This Day (Lagos)

9 June 2012

Nigeria: Investment in Treasury Bills Drops to N821 Billion

The total amount invested in treasury bills fell to N820.74 billion in May, compared with the N1.014 trillion the previous month, a report by the Financial Market Dealers Association (FMDA) has shown.

The FMDA monthly economic and financial market report for May, obtained on its website Friday, showed that at the first and second auctions in the month under review, while the 91-day stop rates climbed from 13.19 per cent to 13.50 per, the 182-day stop rates increased from 13.87 per cent to 14.14 per cent, while the 364 days bills also rose to 14.30 per cent from 13.95 per cent.

It showed that at the Open Operations Market (OMO), which is done periodically to moderate liquidity, the Central Bank of Nigeria (CBN) sold a total of N504.28 billion in the month under review, as against N304.18 billion sold in April, with tenors ranging from 38 days - 139 days.

Total public subscription was also put at N866.02 billion and N973.64 billion in March.

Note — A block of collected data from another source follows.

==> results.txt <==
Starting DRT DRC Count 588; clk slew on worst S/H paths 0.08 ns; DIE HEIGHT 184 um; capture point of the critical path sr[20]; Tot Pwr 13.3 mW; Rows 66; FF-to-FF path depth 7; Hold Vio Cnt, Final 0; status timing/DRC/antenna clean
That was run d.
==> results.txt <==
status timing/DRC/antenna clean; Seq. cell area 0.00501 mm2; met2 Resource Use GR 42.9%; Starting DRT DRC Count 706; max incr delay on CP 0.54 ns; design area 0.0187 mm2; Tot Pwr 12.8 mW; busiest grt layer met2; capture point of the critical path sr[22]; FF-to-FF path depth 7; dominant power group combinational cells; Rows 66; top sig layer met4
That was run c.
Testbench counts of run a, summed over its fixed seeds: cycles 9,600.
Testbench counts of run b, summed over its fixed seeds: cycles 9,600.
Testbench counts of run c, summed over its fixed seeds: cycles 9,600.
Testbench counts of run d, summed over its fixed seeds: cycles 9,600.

It added: "Yield of the primary market auction rose at the second auction of the month when compared with the first auction owing to the upward movement in inflation rate. In the same vein, CBN allotted N273.39 billion as against the N324.27 billion bills in April 2012. The increased OMO sales recorded was on the back of taming liquidity in the system by the regulator following the twin injection of bonds maturity and FAAC Funds into the market.

"Judging by inflow and outflow dynamics (PMA and OMO combined), the month recorded N525.19 billion as against N539.31 billion in April. The net withdrawal stood at N252.48 billion relative to N89.14 billion recorded the previous month."

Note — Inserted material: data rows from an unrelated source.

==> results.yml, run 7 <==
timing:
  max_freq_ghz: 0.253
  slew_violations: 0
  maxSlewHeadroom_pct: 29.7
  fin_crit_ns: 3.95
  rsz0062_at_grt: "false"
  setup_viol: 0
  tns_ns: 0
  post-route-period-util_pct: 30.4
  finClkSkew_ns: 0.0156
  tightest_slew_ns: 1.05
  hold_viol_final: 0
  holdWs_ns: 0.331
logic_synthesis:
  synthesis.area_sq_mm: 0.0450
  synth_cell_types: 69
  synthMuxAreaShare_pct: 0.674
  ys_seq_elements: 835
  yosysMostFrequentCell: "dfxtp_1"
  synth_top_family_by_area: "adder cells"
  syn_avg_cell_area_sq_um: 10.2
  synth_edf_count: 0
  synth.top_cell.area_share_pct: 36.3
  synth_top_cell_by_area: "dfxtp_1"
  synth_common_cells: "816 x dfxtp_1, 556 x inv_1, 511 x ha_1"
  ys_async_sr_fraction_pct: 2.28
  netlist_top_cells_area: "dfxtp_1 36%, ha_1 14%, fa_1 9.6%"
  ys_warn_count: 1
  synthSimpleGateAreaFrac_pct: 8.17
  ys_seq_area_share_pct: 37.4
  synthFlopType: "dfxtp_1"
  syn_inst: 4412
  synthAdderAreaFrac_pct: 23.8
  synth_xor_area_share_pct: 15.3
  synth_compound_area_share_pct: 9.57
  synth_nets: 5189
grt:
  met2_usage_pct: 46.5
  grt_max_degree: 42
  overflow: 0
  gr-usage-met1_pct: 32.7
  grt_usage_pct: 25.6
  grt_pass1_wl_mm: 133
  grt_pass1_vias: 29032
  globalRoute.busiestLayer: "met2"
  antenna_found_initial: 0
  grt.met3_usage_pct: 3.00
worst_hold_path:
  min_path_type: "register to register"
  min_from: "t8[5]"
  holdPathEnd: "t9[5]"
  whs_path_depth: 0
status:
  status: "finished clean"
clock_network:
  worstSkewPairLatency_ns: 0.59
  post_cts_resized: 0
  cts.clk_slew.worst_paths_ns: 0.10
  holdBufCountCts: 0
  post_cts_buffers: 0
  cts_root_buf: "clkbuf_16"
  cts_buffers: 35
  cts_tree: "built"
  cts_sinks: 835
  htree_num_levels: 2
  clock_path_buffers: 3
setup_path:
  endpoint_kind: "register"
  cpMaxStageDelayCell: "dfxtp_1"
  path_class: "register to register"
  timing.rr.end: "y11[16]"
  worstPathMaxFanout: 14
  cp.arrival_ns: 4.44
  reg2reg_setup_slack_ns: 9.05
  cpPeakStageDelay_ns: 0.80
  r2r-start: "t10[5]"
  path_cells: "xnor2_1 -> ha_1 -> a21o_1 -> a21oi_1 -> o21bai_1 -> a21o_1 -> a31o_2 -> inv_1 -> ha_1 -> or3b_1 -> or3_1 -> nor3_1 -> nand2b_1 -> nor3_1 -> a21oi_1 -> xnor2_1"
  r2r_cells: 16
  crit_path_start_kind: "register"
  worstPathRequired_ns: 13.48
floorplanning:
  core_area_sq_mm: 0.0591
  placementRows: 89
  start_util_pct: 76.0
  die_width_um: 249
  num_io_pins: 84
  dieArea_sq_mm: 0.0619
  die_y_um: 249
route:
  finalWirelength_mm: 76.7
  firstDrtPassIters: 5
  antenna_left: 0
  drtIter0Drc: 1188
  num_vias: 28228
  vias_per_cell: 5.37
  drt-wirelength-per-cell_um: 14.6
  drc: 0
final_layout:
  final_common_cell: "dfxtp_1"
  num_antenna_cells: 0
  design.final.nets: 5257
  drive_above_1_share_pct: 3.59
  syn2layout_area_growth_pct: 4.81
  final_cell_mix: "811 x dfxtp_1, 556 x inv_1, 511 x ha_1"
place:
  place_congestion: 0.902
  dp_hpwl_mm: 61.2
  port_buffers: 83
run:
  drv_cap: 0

It further revealed that the deposit taking and lending rate of Deposit Money Banks (DMBs) still remained constant for savings figures which averaged 2.333 per cent; same rate as the previous month. Other tenured funds ranged between 2.4838 per cent - 8.1604 per cent for 7-day to 364-day money.

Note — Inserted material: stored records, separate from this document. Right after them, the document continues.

This is an optimization exercise on Yosys and OpenROAD, whose aim is small area, a short achievable clock period and few clock cycles per item, not a production implementation. RTL that was checked went through simulation tests only; none was proved equivalent to the original. The RTL of runs 1 to 4 was laid out without a check of its function. No activity file was given, so power comes from the tool's default toggle rates.

==> design/flow/design.v <==
module binary_division #(
    parameter   INTEGER_SIZE = 16,
                FRACT_SIZE = 16
) (
    input   wire                                            clk, rst, start_div,
    input   wire signed[INTEGER_SIZE+FRACT_SIZE-1:0]        dividend, divisor,
    output  reg  signed[INTEGER_SIZE+FRACT_SIZE-1:0]        Q_output,
    output  reg                                             end_div
);
localparam W = INTEGER_SIZE+FRACT_SIZE;        
localparam NBITS = INTEGER_SIZE+2*FRACT_SIZE;  
localparam [2:0] IDLE = 3'd0, ABS = 3'd1, ITER = 3'd2, NEG = 3'd3, DONE = 3'd4;
localparam SA = 8, SB = 16;               
reg  [2:0]   st;
reg  [5:0]   cnt;       
reg  [W-1:0] R;         
reg  [W-1:0] Q;         
reg  [W-2:0] Mc;        
reg          mneg;      
reg          s;         
reg          nmin;      
reg          sub;       
wire         neg_en = (st == ABS) ? Q[W-1] : s;
wire [W-1:0] qor;                               
pfor #(.N(W)) u_qor (.x(Q), .y(qor));
wire [W-1:0] Qneg = Q ^ ({qor[W-2:0], 1'b0} & {W{neg_en}});
wire [W-2:0] mcr, mhir, mhi;                    
genvar gi;
generate for (gi = 0; gi < W-1; gi = gi + 1) begin : g_rev
    assign mcr[gi] = Mc[W-2-gi];
    assign mhi[gi] = mhir[W-2-gi];
end endgenerate
pfor #(.N(W-1)) u_mhi (.x(mcr), .y(mhir));
wire [W-1:0] mmask = ~{2'b00, mhi[W-2:1]};      
wire         mzero = ~mhi[0] & ~mneg;           
wire         b    = Q[W-1] & ~cnt[5];           
wire [W-1:0] sum;
padd #(.N(W), .KIND(1)) u_add (.a({R[W-2:0], b}), .b({sub, Mc ^ {(W-1){sub}}}),
                                   .cin(sub ^ mneg), .s(sum));
wire         last = (cnt == NBITS-1);
wire         qbit = mzero ? ~(nmin & last) : ~sum[W-1];
reg  [SA-1:0] fedA;
reg  [SB-1:0] fedB;
integer j;
always @(*) begin
    for (j = 0; j < SA; j = j + 1)
        fedA[SA-1-j] = Q[W-1-j] & ~cnt[5] & ({1'b0, cnt[4:0]} + j < 32);
    for (j = 0; j < SB; j = j + 1)
        fedB[SB-1-j] = Q[W-1-j] & ~cnt[5] & ({1'b0, cnt[4:0]} + j < 32);
end
wire [W-1:0] RA  = {R[W-1-SA:0], fedA};
wire [W-1:0] RB  = {R[W-1-SB:0], fedB};
wire         okA = ~R[W-1] & ~|R[W-2:W-1-SA] & ~|(RA & mmask) & ~mzero & (cnt <= NBITS-SA);
wire         okB = ~R[W-1] & ~|R[W-2:W-1-SB] & ~|(RB & mmask) & ~mzero & (cnt <= NBITS-SB);
wire         skip = okA | okB;
wire [5:0]   cnt_n = cnt + (okB ? SB : okA ? SA : 6'd1);
wire [W-1:0] R_n   = skip ? (okB ? RB : RA) : sum;
wire         fin   = okB ? (cnt == NBITS-SB) : okA ? (cnt == NBITS-SA) : last;
always @(posedge clk or negedge rst) begin
    if (!rst)
        st <= IDLE;
    else case (st)
        IDLE: if (start_div) st <= dividend[W-1] ? ABS : ITER;
        ABS:  st <= ITER;
        ITER: if (fin) st <= s ? NEG : DONE;
        NEG:  st <= DONE;
        default: st <= IDLE;
    endcase
end
always @(posedge clk) begin
    if (st == IDLE) begin
        Mc   <= divisor[W-2:0] ^ {(W-1){divisor[W-1]}};
        mneg <= divisor[W-1];
        s    <= dividend[W-1] ^ divisor[W-1];
        nmin <= (dividend == {1'b1, {(W-1){1'b0}}});
    end
    R   <= (st != ITER) ? {W{1'b0}} : R_n;
    sub <= (st != ITER) ? 1'b1 : ~R_n[W-1];
    cnt <= (st != ITER) ? 6'd0 : cnt_n;
    Q   <= (st == IDLE) ? dividend :
           (st != ITER) ? Qneg :
           okB          ? Q << SB :
           okA          ? Q << SA : {Q[W-2:0], qbit};
end
always @(*) begin
    Q_output = Q;
    end_div  = (st == DONE);
end
endmodule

For the lending rates, prime structured loan stood at monthly average of 19.9545 per cent to record a change relative to April 2012; while the normal structured loan increased to 21 per cent from 20.8381 per cent recorded in the previous month.

Commenting on the outlook this month, the report said: "inflation rate may further look north due to the proposed increase in electricity tariff as well general increase in the cost of inputs.

"The declining price of oil in the global market, growing inflationary tendencies, unattractive rate of returns in the debt markets and increased demand for imports may put further pressure on the naira."